### DATASET:
######
--- src/rtl/mem_port_arbiter_pkg.sv ---
// Shared pipeline definitions for the single-port memory arbiter.
// Holds the FSM state codes, the owner encoding and the default bus widths.
package mem_port_arbiter_pkg;

   localparam int ADDR_W_DEF = 12;
   localparam int DATA_W_DEF = 16;

   typedef logic [1:0] arb_state_t;

   localparam arb_state_t ST_IDLE   = 2'd0;
   localparam arb_state_t ST_ACCESS = 2'd1;
   localparam arb_state_t ST_WAIT   = 2'd2;
   localparam arb_state_t ST_RESP   = 2'd3;

   localparam logic OWN_IF = 1'b0;
   localparam logic OWN_DM = 1'b1;

endpackage

--- src/rtl/mem_port_arbiter_if.sv ---
// Fetch, data-stage and memory-side signals of the arbiter, bundled together.
// The slave modport is the arbiter's view; master is the pipeline/memory side.
interface mem_port_arbiter_if
   import mem_port_arbiter_pkg::*;
#(
   parameter int ADDR_W = ADDR_W_DEF,
   parameter int DATA_W = DATA_W_DEF
);

   logic              if_req;
   logic [ADDR_W-1:0] if_addr;
   logic              if_flush;
   logic              if_ack;
   logic [DATA_W-1:0] if_rdata;
   logic              if_stall;

   logic              dm_req;
   logic              dm_we;
   logic [ADDR_W-1:0] dm_addr;
   logic [DATA_W-1:0] dm_wdata;
   logic              dm_ack;
   logic [DATA_W-1:0] dm_rdata;
   logic              dm_stall;

   logic              mem_rd;
   logic              mem_wr;
   logic [ADDR_W-1:0] mem_addr;
   logic [DATA_W-1:0] mem_wdata;
   logic [DATA_W-1:0] mem_rdata;

   modport slave (
      input  if_req, if_addr, if_flush,
      input  dm_req, dm_we, dm_addr, dm_wdata,
      input  mem_rdata,
      output if_ack, if_rdata, if_stall,
      output dm_ack, dm_rdata, dm_stall,
      output mem_rd, mem_wr, mem_addr, mem_wdata
   );

   modport master (
      output if_req, if_addr, if_flush,
      output dm_req, dm_we, dm_addr, dm_wdata,
      output mem_rdata,
      input  if_ack, if_rdata, if_stall,
      input  dm_ack, dm_rdata, dm_stall,
      input  mem_rd, mem_wr, mem_addr, mem_wdata
   );

endinterface

--- src/rtl/mem_port_arbiter.sv ---
// Shares one single-port memory between instruction fetch and the data stage,
// one access at a time, data first with a bounded wait for a pending fetch.
module mem_port_arbiter
   import mem_port_arbiter_pkg::*;
#(
   parameter int ADDR_W     = ADDR_W_DEF,
   parameter int DATA_W     = DATA_W_DEF,
   parameter int STARVE_MAX = 3
) (
   input  logic               clk,
   input  logic               rst,
   mem_port_arbiter_if.slave  bus
);

   localparam int                CNT_W   = $clog2(STARVE_MAX + 1);
   localparam logic [CNT_W-1:0]  CNT_MAX = CNT_W'(STARVE_MAX);

   arb_state_t        state;
   logic              owner;
   logic              cmd_we;
   logic              flushed;
   logic [CNT_W-1:0]  starve_cnt;
   logic [ADDR_W-1:0] addr_q;
   logic [DATA_W-1:0] wdata_q;
   logic [DATA_W-1:0] if_rdata_q;
   logic [DATA_W-1:0] dm_rdata_q;

   logic grant_dm;
   logic grant_if;
   logic flush_seen;

   // Data wins unless fetch has already waited through STARVE_MAX data grants.
   always_comb begin
      grant_dm = bus.dm_req && !(bus.if_req && (starve_cnt == CNT_MAX));
      grant_if = bus.if_req && !grant_dm;
   end

   assign flush_seen = flushed || (bus.if_flush && (owner == OWN_IF));

   always_ff @(posedge clk) begin
      if (rst) begin
         state      <= ST_IDLE;
         owner      <= OWN_IF;
         cmd_we     <= 1'b0;
         flushed    <= 1'b0;
         starve_cnt <= '0;
         addr_q     <= '0;
         wdata_q    <= '0;
         if_rdata_q <= '0;
         dm_rdata_q <= '0;
      end else begin
         case (state)
            ST_IDLE: begin
               flushed <= 1'b0;
               if (!bus.if_req || grant_if)
                  starve_cnt <= '0;
               else if (grant_dm && (starve_cnt != CNT_MAX))
                  starve_cnt <= starve_cnt + CNT_W'(1);

               if (grant_dm) begin
                  owner   <= OWN_DM;
                  cmd_we  <= bus.dm_we;
                  addr_q  <= bus.dm_addr;
                  wdata_q <= bus.dm_wdata;
                  state   <= ST_ACCESS;
               end else if (grant_if) begin
                  owner  <= OWN_IF;
                  cmd_we <= 1'b0;
                  addr_q <= bus.if_addr;
                  state  <= ST_ACCESS;
               end
            end
            ST_ACCESS: begin
               if (flush_seen)
                  flushed <= 1'b1;
               state <= cmd_we ? ST_RESP : ST_WAIT;
            end
            ST_WAIT: begin
               // A cancelled fetch still finishes on the memory but leaves if_rdata alone.
               if (owner == OWN_DM)
                  dm_rdata_q <= bus.mem_rdata;
               else if (!flush_seen)
                  if_rdata_q <= bus.mem_rdata;
               if (flush_seen)
                  flushed <= 1'b1;
               state <= ST_RESP;
            end
            ST_RESP: state <= ST_IDLE;
            default: state <= ST_IDLE;
         endcase
      end
   end

   assign bus.mem_rd    = (state == ST_ACCESS) && !cmd_we;
   assign bus.mem_wr    = (state == ST_ACCESS) && cmd_we;
   assign bus.mem_addr  = addr_q;
   assign bus.mem_wdata = wdata_q;

   assign bus.if_ack   = (state == ST_RESP) && (owner == OWN_IF) && !flushed;
   assign bus.dm_ack   = (state == ST_RESP) && (owner == OWN_DM);
   assign bus.if_rdata = if_rdata_q;
   assign bus.dm_rdata = dm_rdata_q;
   assign bus.if_stall = bus.if_req && !bus.if_ack;
   assign bus.dm_stall = bus.dm_req && !bus.dm_ack;

endmodule

--- src/flat_wrapper.sv ---
// flat-port wrapper written by rule: the top's interface ports become plain ports
module mem_port_arbiter_flat import mem_port_arbiter_pkg::*;
#(
   parameter int ADDR_W     = ADDR_W_DEF,
   parameter int DATA_W     = DATA_W_DEF,
   parameter int STARVE_MAX = 3
)
  (clk, rst, bus_if_req, bus_if_addr, bus_if_flush, bus_dm_req, bus_dm_we, bus_dm_addr, bus_dm_wdata, bus_mem_rdata, bus_if_ack, bus_if_rdata, bus_if_stall, bus_dm_ack, bus_dm_rdata, bus_dm_stall, bus_mem_rd, bus_mem_wr, bus_mem_addr, bus_mem_wdata);
  mem_port_arbiter_if #(.ADDR_W(ADDR_W), .DATA_W(DATA_W)) bus_i ();
  input  logic clk;
  input  logic rst;
  input wire logic [$bits(bus_i.if_req)-1:0] bus_if_req;
  input wire logic [$bits(bus_i.if_addr)-1:0] bus_if_addr;
  input wire logic [$bits(bus_i.if_flush)-1:0] bus_if_flush;
  input wire logic [$bits(bus_i.dm_req)-1:0] bus_dm_req;
  input wire logic [$bits(bus_i.dm_we)-1:0] bus_dm_we;
  input wire logic [$bits(bus_i.dm_addr)-1:0] bus_dm_addr;
  input wire logic [$bits(bus_i.dm_wdata)-1:0] bus_dm_wdata;
  input wire logic [$bits(bus_i.mem_rdata)-1:0] bus_mem_rdata;
  output wire logic [$bits(bus_i.if_ack)-1:0] bus_if_ack;
  output wire logic [$bits(bus_i.if_rdata)-1:0] bus_if_rdata;
  output wire logic [$bits(bus_i.if_stall)-1:0] bus_if_stall;
  output wire logic [$bits(bus_i.dm_ack)-1:0] bus_dm_ack;
  output wire logic [$bits(bus_i.dm_rdata)-1:0] bus_dm_rdata;
  output wire logic [$bits(bus_i.dm_stall)-1:0] bus_dm_stall;
  output wire logic [$bits(bus_i.mem_rd)-1:0] bus_mem_rd;
  output wire logic [$bits(bus_i.mem_wr)-1:0] bus_mem_wr;
  output wire logic [$bits(bus_i.mem_addr)-1:0] bus_mem_addr;
  output wire logic [$bits(bus_i.mem_wdata)-1:0] bus_mem_wdata;
  assign bus_i.if_req = bus_if_req;
  assign bus_i.if_addr = bus_if_addr;
  assign bus_i.if_flush = bus_if_flush;
  assign bus_i.dm_req = bus_dm_req;
  assign bus_i.dm_we = bus_dm_we;
  assign bus_i.dm_addr = bus_dm_addr;
  assign bus_i.dm_wdata = bus_dm_wdata;
  assign bus_i.mem_rdata = bus_mem_rdata;
  assign bus_if_ack = bus_i.if_ack;
  assign bus_if_rdata = bus_i.if_rdata;
  assign bus_if_stall = bus_i.if_stall;
  assign bus_dm_ack = bus_i.dm_ack;
  assign bus_dm_rdata = bus_i.dm_rdata;
  assign bus_dm_stall = bus_i.dm_stall;
  assign bus_mem_rd = bus_i.mem_rd;
  assign bus_mem_wr = bus_i.mem_wr;
  assign bus_mem_addr = bus_i.mem_addr;
  assign bus_mem_wdata = bus_i.mem_wdata;
  mem_port_arbiter #(.ADDR_W(ADDR_W), .DATA_W(DATA_W), .STARVE_MAX(STARVE_MAX)) u_core (.clk(clk), .rst(rst), .bus(bus_i));
endmodule
--- config.mk ---
export PLATFORM = sky130hd
export DESIGN_NAME = mem_port_arbiter_flat
export DESIGN_NICKNAME = d
export VERILOG_FILES = /design/src/rtl/mem_port_arbiter_pkg.sv /design/src/rtl/mem_port_arbiter_if.sv /design/src/rtl/mem_port_arbiter.sv /design/src/flat_wrapper.sv
export SDC_FILE = /design/constraint.sdc
export NUM_CORES = 1
export LEC_CHECK = 0
export BUFFER_PORTS_ARGS = -buffer_cell sky130_fd_sc_hd__buf_2
export CAP_MARGIN = 20
export CORE_MARGIN = 1.5
export CORE_UTILIZATION = 46
export DETAILED_ROUTE_END_ITERATION = 16
export PLACE_DENSITY_LB_ADDON = 0.15
export SYNTH_ARGS = -nofsm -noshare
export SYNTH_HDL_FRONTEND = slang
export SYNTH_SLANG_ARGS = --single-unit
--- constraint.sdc ---
create_clock -name clk -period 2 [get_ports clk]
set_input_delay 0.1 -clock clk [delete_from_list [all_inputs] [get_ports clk]]
set_output_delay 0.1 -clock clk [all_outputs]
set_load 0.005 [all_outputs]
==> summary.md, run 1 <==
| Metric | Value |
|---|---|
| Antenna Violating Nets Remaining | `0` |
| VDD IR max | `0.652 mV` |
| Flop2flop setup slack | `0.25 ns` |
| Actual transition at the worst max-transition pin | `0.595 ns` |
| Count of distinct cell types in the synthesized netlist | `29` |
| Clock slew at reported path FFs | `0.07 ns` |
| Net count of the mapped netlist | `394` |
| Final Wtd Congestion | `0.713` |
| Count of pins over their slew limit | `0` |
| Max-cap violations | `0` |
| Floorplan die width | `78.9 µm` |
| Most common flop cell mapped by yosys | `dfxtp_1` |
| Sequential cell area fraction in the yosys report | `50.7%` |
| Number of antenna violations at the first check in global routing | `0` |
| Number of CTS-inserted buffers | `9` |
| Period minus WS final | `1.75 ns` |
| Synthesized netlist cell count | `327` |
| Post-detailed-placement cell area | `3310 µm²` |
| Share of final-layout standard cells stronger than drive strength 1 | `32.1%` |
| Number of vias in the routed layout | `2742` |
| Number of cells in the finished layout apart from fillers | `540` |
| Max frequency | `572 MHz` |
| Clock root buffer master | `clkbuf_8` |
| Power density relative to cell area | `1050 nW/µm²` |
| Die Y-Extent | `78.9 µm` |
| Cells after DPL | `506` |
| Area growth from synthesis to layout | `40.5%` |
| Overall global routing resource usage | `23.5%` |
| Average size of a mapped cell | `8.10 µm²` |
| Detail-routed via count per cell | `5.08` |
| TritonCTS Sinks | `67` |
| Total grt overflow | `0` |
| Synthesized flop and latch total | `67` |
| CTS tree | `yes` |
| Data arrival time of the worst path | `1.97 ns` |
| Cell-by-cell listing of the critical path | `inv_1 > ha_1 > or4b_1 > nand2_1 > a21oi_1` |
| Maximum number of pins on one net before global-route repair | `41` |
| Leakage dissipation | `0.00168 µW` |
| Area occupied by multi-input gates | `1180 µm²` |
| Required time worst endpoint | `2.22 ns` |
| Post-DR wirelength/cell | `13.3 µm` |
| Number of hold violations in the final report | `0` |
| Starting utilization of the core area | `47.8%` |
| Crit start category | `flip-flop` |
| Share of the clock period used by the worst path | `87.4%` |
| Outcome | `complete, no violations` |
| Quantity of gates resized following cts | `0` |
| Category of the most critical setup path | `flip-flop to flip-flop` |
| DR iter-0 viols | `115` |
| Row count | `27` |
| Drc violations | `0` |
| Number of diodes added for antenna fixing | `0` |
| Crit path capture type | `flip-flop` |
| Clock insertion delay at the later pin of the skew report | `0.34 ns` |
| Finished layout cell area | `3720 µm²` |
| Synthesized area | `2650 µm²` |
| Number of global-route vias before repair | `2532` |
| Number of top-level pins | `128` |
| Number of nets in the layout | `530` |
| Share of synthesized registers carrying an async set or reset | `0%` |
| Total area of sequential cells | `1340 µm²` |
| Number of failing setup endpoints in the final timing report | `0` |
| Number of iterations in the first detailed-routing pass | `4` |
| Clock Path Buffers | `2` |
| Final-layout fill cell count | `491` |
| Sum Neg Setup Slack | `0 ns` |
| Largest clock skew in the final design | `0.00884 ns` |
| Worst slew slack as a fraction of its limit | `60.4%` |
| Minimum setup slack in the final design | `0.253 ns` |
| Peak per-stage delay on the critical path | `0.73 ns` |
| CP max FO | `16` |
| HPWL reported at the end of detailed placement | `4620 µm` |
| First-pass GRT wire length | `11500 µm` |
| Post-synth EDFFs | `0` |
| RSZ-0062 raised after global routing | `no` |
| Core Footprint | `5540 µm²` |
| Setup slack at placement | `0.273 ns` |
| Wire length after detailed routing | `7190 µm` |
| H-tree Lvls | `3` |
| Count of buffers from port buffering | `127` |
| Tightest Hold Check Type | `input port to flip-flop` |
| Cell type of the slowest stage on the worst timing path | `or4b_1` |
| Yosys warning count | `0` |
| Die footprint | `6220 µm²` |
## report_power, final
| group | total (µW) | switching (µW) | internal [µW] |
|---|---|---|---|
| Clock | 1270 | 497 | 769 |
| Sequential | 1630 | 112 | 1520 |
| Combinational | 1020 | 584 | 434 |
| Total | 3920 | 1190 | 2720 |
## cells in the final DEF, fill, tap and decap left out, types with 2 or more instances in the layout
master / n
and2_1: 3
nor2b_1: 4
a211oi_1: 12
nand3_1: 17
clkbuf_8: 11
ha_1: 5
dfxtp_1: 67
o21ai_0: 17
nand3b_1: 2
buf_4: 4
nor2_1: 15
a21oi_1: 64
dlygate4sd3_1: 18
nor3b_1: 2
nand2_1: 79
inv_1: 3
buf_2: 127
bufinv_16: 2
## flip-flops by register name, indices dropped and copies added (netlist names)
register and count:
u_core.bus.mem_addr 12, u_core.state 2, u_core.bus.mem_wdata 16, u_core.bus.dm_rdata 16, u_core.bus.if_rdata 16, u_core.owner 1, u_core.flushed 1, u_core.cmd_we 1
u_core.starve_cnt 2
## metal layers
metal  vias up  track usage [%]  wire length (µm)
li1       1379                -                 -
met1      1252             27.7              3070
met2        99             39.9              3530
met3        12             5.98               466
met4         0             11.4               124
met5         -                0                 0
## worst max-delay path, delay by kind of cell, from the launching register on
kind | cells | cell delay (ns)
compound gates | 1 | 0.09
flops | 1 | 0.35
simple gates | 2 | 0.91
fa+ha+maj | 1 | 0.20
buf+inv | 1 | 0.09
## Yosys cell counts (all sizes together) (2+ instances only)
| master | n | area, µm² |
|---|---|---|
| a211oi | 12 | 90.1 |
| nor2b | 4 | 25.0 |
| nand3b | 2 | 15.0 |
| and2 | 3 | 18.8 |
| inv | 3 | 11.3 |
| o21ai | 18 | 90.1 |
| nand2 | 79 | 297 |
| ha | 5 | 62.6 |
| nor2 | 15 | 56.3 |
| buf | 13 | 68.8 |
| nor3b | 2 | 15.0 |
| nand3 | 17 | 85.1 |
| a21oi | 64 | 320 |
| dfxtp | 67 | 1340 |
| clkbuf | 12 | 45.0 |
## cell families (layout without fill, tap and decap cells)
group                    Yosys count  in the layout  share of synthesized area (%)
AND/OR/NAND/NOR                  126            126                           21.2
adder cells (fa/ha/maj)            5              5                           2.36
multiplexers                       1              1                          0.378
AO/OA/AOI/OAI                    100            100                           20.7
flip-flops                        67             67                           50.7
buffers and inverters             28            169                           4.73
## area by class of cell
| cell class | count | share of cell area (%) |
|---|---|---|
| Clock buffer | 12 | 4.17 |
| Multi-Input combinational cell | 232 | 31.8 |
| Timing Repair Buffer | 150 | 23.3 |
| Tap cell | 72 | 2.42 |
| Clock inverter | 4 | 1.95 |
| Sequential cell | 67 | 36.0 |
| Inverter | 3 | 0.303 |
## repair_timing
action	CTS	global route
hold buffers	18	0
hold endpoints to repair	19	0
setup endpoints to repair	0	0
setup buffers	0	0
## stage by stage
stage	utilization, %	hold WS [ns]	total power, µW
floorplan	-	0.236	2260
global route	67.2	0.00637	4150
finish	67.2	0.0158	3920
CTS	67.2	0.000872	3940
global placement	59.8	0.350	2620
detailed placement	59.8	0.354	2650
## path summary, 6_finish.rpt
path,from,end,cells after the start
max,u_core.state[0],u_core.bus.if_rdata[4],5
min,bus_if_addr[0],u_core.bus.mem_addr[0],3
max reg2reg,u_core.state[0],u_core.bus.if_rdata[4],5
min reg2reg,u_core.bus.dm_rdata[11],u_core.bus.dm_rdata[11],2
No activity file was read; power rests on OpenSTA's default activity.
==> inputs of run 2 (changes only) <==
==> constraint.sdc (replaced) <==
create_clock -name clk -period 2 [get_ports clk]
set_input_delay 0.4 -clock clk [delete_from_list [all_inputs] [get_ports clk]]
set_output_delay 0.4 -clock clk [all_outputs]
set_load 0.005 [all_outputs]
==> run 2 against run 1 <==
Cell area is 5.5% lower. Register-to-register slack hardly changed. First-iteration DRC count is 23% lower. Sequential power hardly changed. Largest cell class unchanged. Highest routed layer unchanged.
==> summary.md, run 2 (synthesis results as in run 1) <==
| Metric | Value |
|---|---|
| Outcome | `complete, no violations` |
| Maximum number of pins on one net before global-route repair | `42 (+2.4%)` |
| Capture instance of the worst register-to-register path | `u_core.bus.if_rdata[10]` |
| RSZ-0062 raised after global routing | `no` |
| First-pass GRT wire length | `10600 µm (-7.9%)` |
| Clock slew at reported path FFs | `0.07 ns (about the same)` |
| Count of buffers from port buffering | `127 (unchanged)` |
| Startpoint of the worst setup timing path | `u_core.state[0]` |
| Count of pins over their slew limit | `0 (unchanged)` |
| Number of CTS-inserted buffers | `9 (unchanged)` |
| Data arrival time of the worst path | `1.96 ns (about the same)` |
| Most common cell after layout, fill and taps aside | `buf_2` |
| Sum Neg Setup Slack | `0 ns (unchanged)` |
| Largest clock skew in the final design | `0.00750 ns (-0.00134 ns)` |
| H-tree Lvls | `3 (unchanged)` |
| CTS tree | `yes` |
| Leakage dissipation | `0.00160 µW (-5.0%)` |
| Clock root buffer master | `clkbuf_8` |
| Crit path capture type | `flip-flop` |
| Finished Core Util | `63.4% (-3.7 points)` |
| Flop2flop setup slack | `0.25 ns (about the same)` |
| Drc violations | `0 (unchanged)` |
| DR iter-0 viols | `89 (-23%)` |
| Number of top-level pins | `128 (unchanged)` |
| Setup slack at placement | `0.245 ns (-0.0275 ns)` |
| Worst reg2reg path startpoint | `u_core.state[0]` |
| Wire length after detailed routing | `6690 µm (-7.1%)` |
| Final Wtd Congestion | `0.716 (+0.45%)` |
| Clock insertion delay at the later pin of the skew report | `0.33 ns (about the same)` |
| Core Footprint | `5540 µm² (unchanged)` |
| Antenna Violating Nets Remaining | `0 (unchanged)` |
| Max frequency | `571 MHz (-0.20%)` |
| Floorplan die width | `78.9 µm (unchanged)` |
| CP max FO | `16 (unchanged)` |
| Area growth from synthesis to layout | `32.8%` |
| Starting utilization of the core area | `47.8% (unchanged)` |
| Number of antenna violations at the first check in global routing | `0 (unchanged)` |
| Number of buffers inserted by post-CTS setup repair | `0 (unchanged)` |
| Number of iterations in the first detailed-routing pass | `4 (unchanged)` |
| Worst hold endpoint | `u_core.bus.mem_addr[4]` |
| Post-DR wirelength/cell | `12.8 µm (-4.0%)` |
| Number of failing setup endpoints in the final timing report | `0 (unchanged)` |
| Overall global routing resource usage | `21.9% (-1.7 points)` |
| Number of global-route vias before repair | `2348 (-7.3%)` |
| Number of hold violations in the final report | `0 (unchanged)` |
| Hold slack final | `0.306 ns (+0.290 ns)` |
| TritonCTS Sinks | `67 (unchanged)` |
| Period minus WS final | `1.75 ns (+0.00354 ns)` |
| Count of hold-fix buffers inserted at cts | `0 (-18)` |
| Row count | `27 (unchanged)` |
| Die Y-Extent | `78.9 µm (unchanged)` |
| Path depth of the worst reg2reg path | `5 (unchanged)` |
| Hold depth | `3 (unchanged)` |
| Share of the clock period used by the worst path | `87.5% (+0.18 points)` |
| HPWL reported at the end of detailed placement | `4650 µm (+0.67%)` |
| Actual transition at the worst max-transition pin | `0.584 ns (-0.0105 ns)` |
| Commonest non-fill, non-tap cells in the layout | `buf_2 (127), nand2_1 (79), dfxtp_1 (67)` |
| Worst slew slack as a fraction of its limit | `61.0% (+0.60 points)` |
| Die footprint | `6220 µm² (unchanged)` |
| Required time worst endpoint | `2.21 ns (about the same)` |
| Cells after DPL | `507 (+0.20%)` |
| Total grt overflow | `0 (unchanged)` |
| Power density relative to cell area | `1070 nW/µm² (+1.6%)` |
| Clock Path Buffers | `2 (unchanged)` |
| Quantity of gates resized following cts | `0 (unchanged)` |
| Number of diodes added for antenna fixing | `0 (unchanged)` |
| Category of the most critical setup path | `flip-flop to flip-flop` |
| Critical hold path startpoint | `bus_if_addr[4]` |
| Number of nets in the layout | `513 (-3.2%)` |
| Share of final-layout standard cells stronger than drive strength 1 | `33.0% (+0.99 points)` |
| VDD IR max | `0.691 mV (+6.1%)` |
| Number of vias in the routed layout | `2611 (-4.8%)` |
| Crit start category | `flip-flop` |
| Max-cap violations | `0 (unchanged)` |
| Tightest Hold Check Type | `input port to flip-flop` |
| Minimum setup slack in the final design | `0.249 ns (-0.00354 ns)` |
| Number of cells in the finished layout apart from fillers | `523 (-3.1%)` |
| Detail-routed via count per cell | `4.99 (-1.7%)` |
[run 2: cell count changes in the layout (fill, tap and decap cells not counted), sizes merged]
cell and delta:
clkbuf +3, bufinv -1, buf +1, dlygate4sd3 -18, clkinvlp -1, clkinv -1
[run 2: worst max path at each step]
stage	endpoint	slack, ns
3_5_place_dp	u_core.bus.if_rdata[9]	0.25
3_3_place_gp	u_core.bus.if_rdata[10]	0.30
6_report	u_core.bus.if_rdata[10]	0.25
2_1_floorplan	u_core.bus.if_rdata[12]	0.48
4_1_cts	bus_if_stall	0.22
5_1_grt	u_core.bus.if_rdata[4]	0.12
######
### EXERCISE DIRECTIONS:
Look above for the line with "nand2_1: 79" and the line with "## cell families". Write out those two lines and all the lines between them, exactly, and no others.

### ANSWER FOR THE TASK:
nand2_1: 79
inv_1: 3
buf_2: 127
bufinv_16: 2
## flip-flops by register name, indices dropped and copies added (netlist names)
register and count:
u_core.bus.mem_addr 12, u_core.state 2, u_core.bus.mem_wdata 16, u_core.bus.dm_rdata 16, u_core.bus.if_rdata 16, u_core.owner 1, u_core.flushed 1, u_core.cmd_we 1
u_core.starve_cnt 2
## metal layers
metal  vias up  track usage [%]  wire length (µm)
li1       1379                -                 -
met1      1252             27.7              3070
met2        99             39.9              3530
met3        12             5.98               466
met4         0             11.4               124
met5         -                0                 0
## worst max-delay path, delay by kind of cell, from the launching register on
kind | cells | cell delay (ns)
compound gates | 1 | 0.09
flops | 1 | 0.35
simple gates | 2 | 0.91
fa+ha+maj | 1 | 0.20
buf+inv | 1 | 0.09
## Yosys cell counts (all sizes together) (2+ instances only)
| master | n | area, µm² |
|---|---|---|
| a211oi | 12 | 90.1 |
| nor2b | 4 | 25.0 |
| nand3b | 2 | 15.0 |
| and2 | 3 | 18.8 |
| inv | 3 | 11.3 |
| o21ai | 18 | 90.1 |
| nand2 | 79 | 297 |
| ha | 5 | 62.6 |
| nor2 | 15 | 56.3 |
| buf | 13 | 68.8 |
| nor3b | 2 | 15.0 |
| nand3 | 17 | 85.1 |
| a21oi | 64 | 320 |
| dfxtp | 67 | 1340 |
| clkbuf | 12 | 45.0 |
## cell families (layout without fill, tap and decap cells)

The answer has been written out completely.